(Saved entries)
☆ ☆ ☆

This is an optimization exercise on Yosys and OpenROAD, whose aim is small area and a short achievable clock period, not a production implementation.
RTL that was checked went through simulation tests only; none was proved equivalent to the original.
No activity file was given, so power comes from the tool's default toggle rates.

Design fairq_top, start of the top module:
module fairq_top (
   input  logic                   clk,
   input  logic                   reset,
   input  logic                   in_wr,
   input  fairq_pkg::ctrl_t       in_ctrl,
   input  fairq_pkg::data_word_t  in_data,
   input  logic                   rd_dst_addr,
   input  fairq_pkg::queue_idx_t  dst_oq,
   input  fairq_pkg::sram_addr_t  dst_oq_high_addr,
   input  fairq_pkg::sram_addr_t  dst_oq_low_addr,
   output logic                   out_wr,
   output fairq_pkg::ctrl_t       out_ctrl,
   output fairq_pkg::data_word_t  out_data
);
For scale: ~2200 cells after synthesis, about 680 flip-flops, ~29000 sq um of cells after synthesis.
clock: 8.5 ns
lec_check: 0
cap_margin: 20
core_margin: 2
core_utilization: 40
setup_slack_margin: 4.5
slew_margin: 20
run.sh (not shown) runs the stock make flow with config.mk's settings and CLKGATE_MAP_FILE= SYNTH_SCRIPT=/design/flow/synth_recipe.tcl, a recipe that flattens the netlist after the stock synthesis.
==> next run, changes <==
- SETUP_SLACK_MARGIN: 4.5 -> 3
The changed run ran to the end with no violations.
Final area decreases by 1.7%.
Total power decreases by 0.89%.
Clock-buffer cell count is unchanged.
Routed wire length decreases by 1.3%.
Worst setup slack loses 0.60 ns.
Flip-flop and latch count is unchanged.
Non-clock buffer count decreases by 11.
Fmax decreases by 13%.
Via count decreases by 0.95%.
Core utilization decreases by 0.81 points.
No functional check of the RTL was part of any run of this note.

* * *

## north
Another version of the RTL of fairq_top (not shown whole).
Size in the first run: ~2300 cells after synthesis, roughly 730 flip-flops, roughly 190 I/O pins, ~31000 um2 of cells after synthesis.
export LEC_CHECK = 0
export CAP_MARGIN = 20
export CORE_MARGIN = 2
export CORE_UTILIZATION = 40
export CTS_CLUSTER_DIAMETER = 180
export CTS_CLUSTER_SIZE = 26
export SLEW_MARGIN = 20
export TNS_END_PERCENT = 0
create_clock -name core_clock -period 8.5 [get_ports {clk}]
standard.sh (not shown) runs the stock make flow with config.mk's settings and CLKGATE_MAP_FILE= SYNTH_SCRIPT=/design/flow/synth_recipe.tcl, a recipe that flattens the netlist after the stock synthesis.
==> flow/flow/run.sh <==
#!/bin/bash
# The standard layout (standard.sh, unchanged synthesis and steps) with two
# knobs the flow settings cannot reach: port buffers are buf_1 cells instead
# of the default delay cells, and timing repair aims for a larger setup slack.
# make's output goes to flow.log here; each ORFS step keeps its own log under
# orfs/logs/.
set -euo pipefail
export BUFFER_PORTS_ARGS="-buffer_cell sky130_fd_sc_hd__buf_1"
export SETUP_SLACK_MARGIN=5.6
bash standard.sh > flow.log 2>&1
north reached the end of the flow, and the finished layout is clean on the timing, design-rule and antenna checks.
The inputs of south differ from those of north as listed below.
- CTS_CLUSTER_DIAMETER now 150, was 180
- CTS_CLUSTER_SIZE now 20, was 26
- TNS_END_PERCENT no longer set, was 0
==> flow/flow/run.sh <==
#!/bin/bash
# The standard layout (standard.sh, unchanged synthesis and steps) with two
# knobs the flow settings cannot reach: port buffers are buf_2 cells instead
# of the default delay cells, and timing repair aims for a larger setup slack.
# make's output goes to flow.log here; each ORFS step keeps its own log under
# orfs/logs/.
set -euo pipefail
export BUFFER_PORTS_ARGS="-buffer_cell sky130_fd_sc_hd__buf_2"
export SETUP_SLACK_MARGIN=5.6
bash standard.sh > flow.log 2>&1
south reached the end of the flow, and the finished layout is clean on the timing, design-rule and antenna checks. south vs north on global-route usage over all layers: south is the higher one. Of the two values seen for timing startpoint of the critical path, in_data[37] was produced by south and in_data[36] by north. Taking north as the reference, in south least setup slack across all paths after layout picked up an extra 35 ps; proportion of synthesized flip-flops having asynchronous set or reset about even; core utilization increased by 3.6 points relative to the old numbers; post-layout instance area picked up an extra 8.1%. Clock insertion delay at the later pin of the skew report essentially unchanged between south and north. u_rewriter.ck_carry_r[3] as the worst setup path endpoint was reported by north, and u_rewriter.ck_carry_r[1] by south. Power: south draws more than north. Placed standard-cell area: south vs north up about 2%. Number of nets in the layout, south and north: larger value in south.
This is an optimization exercise on Yosys and OpenROAD, whose aim is small area, a short achievable clock period and few clock cycles, not a production implementation. RTL that was checked went through simulation tests only; none was proved equivalent to the original. Power and IR drop assume default switching activity.

## mac_acc_array
module mac_acc_array #(
    parameter int DW    = mac_pkg::MAC_DW,
    parameter int LANES = 8,
    parameter int ACCW  = 2 * DW + 8
) (
    input  logic                  clk,
    input  logic                  rst_n,
    input  logic                  in_valid,
    output logic                  in_ready,
    input  logic [LANES*DW-1:0]   A,
    input  logic [LANES*DW-1:0]   W,
    input  logic                  Asigned,
    input  logic                  Wsigned,
    input  logic                  acc_clr,
    input  logic                  acc_last,
    output logic                  out_valid,
    input  logic                  out_ready,
    output logic [LANES*ACCW-1:0] Q,
    output logic [LANES-1:0]      ovf
);
clock: 5.6 ns
lec_check: 0
cap_margin: 20
core_margin: 2
core_utilization: 40
slew_margin: 20
run.sh (not shown) runs the stock make flow with config.mk's settings and CLKGATE_MAP_FILE= SYNTH_SCRIPT=/design/flow/synth_recipe.tcl, a recipe that flattens the netlist after the stock synthesis.
Testbench counts at the start, summed over its fixed seeds: cycles 33,535.
Then changed:
--- a/flow/design.v
+++ b/flow/design.v
@@ -13,20 +13,21 @@
     );
         logic signed [MAC_DW:0] ax;
         logic signed [MAC_DW:0] wx;
         ax = $signed({a_sgn & a[MAC_DW-1], a});
         wx = $signed({w_sgn & w[MAC_DW-1], w});
         mul_ext = ax * wx;
     endfunction
 endpackage
 module mac_lane (
     input  logic        clk,
+    input  logic        take,     
     input  logic [7:0]  a,
     input  logic [7:0]  w,
     input  logic        a_sgn,
     input  logic        w_sgn,
     input  logic        start,    
     output logic [23:0] q,
     output logic        ovf
 );
     logic       sa, sw, ss;
     logic [7:0] pp [8];
@@ -147,21 +148,21 @@
     assign n105 = n54 ^ n79 ^ n78;
     assign n106 = (n54 & n79) | (n54 & n78) | (n79 & n78);
     assign n107 = n58 ^ n81 ^ n80;
     assign n108 = (n58 & n81) | (n58 & n80) | (n81 & n80);
     assign n109 = n60 ^ n83 ^ n82;
     assign n110 = (n60 & n83) | (n60 & n82) | (n83 & n82);
     assign n111 = nw[7] ^ na[7] ^ n84;
     assign n112 = (nw[7] & na[7]) | (nw[7] & n84) | (na[7] & n84);
     logic [32:0] rows_d, rows_q;
     assign rows_d = {n112, ss, n110, n111, n108, n109, n106, n107, n104, n105, n102, n103, n100, n101, n98, n99, n96, n97, n94, n95, n92, n93, n90, n91, n88, n89, n86, n87, n85, pp[2][0], pp[1][0], pp[0][1], pp[0][0]};
-    always_ff @(posedge clk) rows_q <= rows_d;
+    always_ff @(posedge clk) rows_q <= take ? rows_d : '0;
     logic [17:0] r0, r1, r2, x, y, g, p, cy, t;
     assign r0 = {1'b1, rows_q[31], rows_q[29], rows_q[27], rows_q[25], rows_q[23], rows_q[21], rows_q[19], rows_q[17], rows_q[15], rows_q[13], rows_q[11], rows_q[9], rows_q[7], rows_q[5], rows_q[3], rows_q[1], rows_q[0]};
     assign r1 = {1'b0, rows_q[32], rows_q[30], rows_q[28], rows_q[26], rows_q[24], rows_q[22], rows_q[20], rows_q[18], rows_q[16], rows_q[14], rows_q[12], rows_q[10], rows_q[8], rows_q[6], rows_q[4], rows_q[2], 1'b0};
     assign r2 = {2'b00, start ? 16'd0 : q[15:0]};
     assign x = r0 ^ r1 ^ r2;
     assign y = {(r0[16:0] & r1[16:0]) | (r0[16:0] & r2[16:0]) | (r1[16:0] & r2[16:0]), 1'b0};
     assign g = x & y;
     assign p = x ^ y;
     logic gk0_1, pk0_1;
     assign gk0_1 = g[1] | (p[1] & g[0]);
@@ -317,61 +318,47 @@
     input  logic                  Wsigned,
     input  logic                  acc_clr,
     input  logic                  acc_last,
     output logic                  out_valid,
     input  logic                  out_ready,
     output logic [LANES*ACCW-1:0] Q,
     output logic [LANES-1:0]      ovf
 );
     logic                take;
     logic                v1;
-    logic                v2;
-    logic                as1;
-    logic                ws1;
-    logic                clr1;
     logic                last1;
-    logic                last2;
-    logic [LANES*DW-1:0] a1;
-    logic [LANES*DW-1:0] w1;
     logic                start;
     logic                in_burst;
-    assign in_ready = !(v1 && last1) && !(v2 && last2) && (!out_valid || out_ready);
+    assign in_ready = !(v1 && last1) && (!out_valid || out_ready);
     assign take     = in_valid && in_ready;
     always_ff @(posedge clk or negedge rst_n) begin
         if (!rst_n) begin
             v1        <= 1'b0;
-            v2        <= 1'b0;
             start     <= 1'b0;
             in_burst  <= 1'b0;
             out_valid <= 1'b0;
         end else begin
             v1        <= take;
-            v2        <= v1;
-            start     <= v1 && (clr1 || (v2 ? last2 : !in_burst));
-            out_valid <= (v2 && last2) || (out_valid && !out_ready);
-            if (v2) begin
-                in_burst <= !last2;
+            start     <= take && (acc_clr || (v1 ? last1 : !in_burst));
+            out_valid <= (v1 && last1) || (out_valid && !out_ready);
+            if (v1) begin
+                in_burst <= !last1;
             end
         end
     end
     always_ff @(posedge clk) begin
-        a1    <= take ? A : '0;
-        w1    <= W;
-        as1   <= Asigned;
-        ws1   <= Wsigned;
-        clr1  <= acc_clr;
         last1 <= acc_last;
-        last2 <= last1;
     end
     for (genvar i = 0; i < LANES; i++) begin : g_lane
         mac_lane u_lane (
             .clk  (clk),
-            .a    (a1[i*DW +: DW]),
-            .w    (w1[i*DW +: DW]),
-            .a_sgn(as1),
-            .w_sgn(ws1),
+            .take (take),
+            .a    (A[i*DW +: DW]),
+            .w    (W[i*DW +: DW]),
+            .a_sgn(Asigned),
+            .w_sgn(Wsigned),
             .start(start),
             .q    (Q[i*ACCW +: ACCW]),
             .ovf  (ovf[i])
         );
     end
 endmodule
What happened: Cell area went down by 5.8%; worst setup slack gets better by 0.032 ns; non-clock buffer count went up by 3; via count went up by 0.52%; die area went down by 4.8%; sequential share of layout area went down by 4.3 points; area after synthesis went down by 4.9%; total power went down by about 23%; cell count went down by about 2.6%; worst hold slack gets better by 0.078 ns; sequential power went down by about 20%; critical path depth went down by 1; fmax went up by 0.61%.
No functional check of the RTL was part of the second run of this note.

mac_acc_array, a different RTL version from the one above (not shown whole).
For scale: roughly 3,400 cells after synthesis, roughly 340 I/O pins, about 0.033 mm^2 of cells after synthesis.
Settings: LEC_CHECK=0, CAP_MARGIN=20, CORE_MARGIN=2, CORE_UTILIZATION=40, SETUP_SLACK_MARGIN=2.2, SLEW_MARGIN=20; clock period 5.6 ns.
standard.sh (not shown) runs the stock make flow with config.mk's settings and CLKGATE_MAP_FILE= SYNTH_SCRIPT=/design/flow/synth_recipe.tcl, a recipe that flattens the netlist after the stock synthesis.
==> flow/flow/run.sh <==
#!/bin/bash
# Own layout flow: the standard flow with two changes.
#  1. After the standard synthesis, full-adder cells are rewired to their
#     complemented inputs/outputs where that removes inverters
#     (fa_polarity.py; same logic function, same registers).
#  2. Ports are buffered with a small buffer instead of the default delay cell.
# Each tool's output goes to a log file of its own in the work folder.
set -euo pipefail
W=$(pwd)
R=$W/orfs/results/$FLOW_PLATFORM/mac_acc_array/base
bash standard.sh "$R/1_2_yosys.v" > "$W/flow_synth.log" 2>&1
cp "$R/1_2_yosys.v" "$W/1_2_yosys.standard.v"
python3 "$W/flow/fa_polarity.py" "$W/1_2_yosys.standard.v" "$R/1_2_yosys.v" > "$W/flow_fa_polarity.log" 2>&1
touch "$R/1_2_yosys.v" "$R/1_2_yosys.sdc"
BUFFER_PORTS_ARGS="-buffer_cell ${PORT_BUFFER:-sky130_fd_sc_hd__buf_1}" \
  bash standard.sh finish > "$W/flow_layout.log" 2>&1
Other scripts of this flow, unchanged in this note and not shown: flow/flow/fa_polarity.py
Testbench counts at the start, summed over its fixed seeds: cycles 32,255.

☆ ☆ ☆

**Exercise brief**
Starting at the first line of the records above, please copy every line exactly through the line containing "Another version of", and stop there.

**Result of the task**
This is an optimization exercise on Yosys and OpenROAD, whose aim is small area and a short achievable clock period, not a production implementation.
RTL that was checked went through simulation tests only; none was proved equivalent to the original.
No activity file was given, so power comes from the tool's default toggle rates.

Design fairq_top, start of the top module:
module fairq_top (
   input  logic                   clk,
   input  logic                   reset,
   input  logic                   in_wr,
   input  fairq_pkg::ctrl_t       in_ctrl,
   input  fairq_pkg::data_word_t  in_data,
   input  logic                   rd_dst_addr,
   input  fairq_pkg::queue_idx_t  dst_oq,
   input  fairq_pkg::sram_addr_t  dst_oq_high_addr,
   input  fairq_pkg::sram_addr_t  dst_oq_low_addr,
   output logic                   out_wr,
   output fairq_pkg::ctrl_t       out_ctrl,
   output fairq_pkg::data_word_t  out_data
);
For scale: ~2200 cells after synthesis, about 680 flip-flops, ~29000 sq um of cells after synthesis.
clock: 8.5 ns
lec_check: 0
cap_margin: 20
core_margin: 2
core_utilization: 40
setup_slack_margin: 4.5
slew_margin: 20
run.sh (not shown) runs the stock make flow with config.mk's settings and CLKGATE_MAP_FILE= SYNTH_SCRIPT=/design/flow/synth_recipe.tcl, a recipe that flattens the netlist after the stock synthesis.
==> next run, changes <==
- SETUP_SLACK_MARGIN: 4.5 -> 3
The changed run ran to the end with no violations.
Final area decreases by 1.7%.
Total power decreases by 0.89%.
Clock-buffer cell count is unchanged.
Routed wire length decreases by 1.3%.
Worst setup slack loses 0.60 ns.
Flip-flop and latch count is unchanged.
Non-clock buffer count decreases by 11.
Fmax decreases by 13%.
Via count decreases by 0.95%.
Core utilization decreases by 0.81 points.
No functional check of the RTL was part of any run of this note.

* * *

## north
Another version of the RTL of fairq_top (not shown whole).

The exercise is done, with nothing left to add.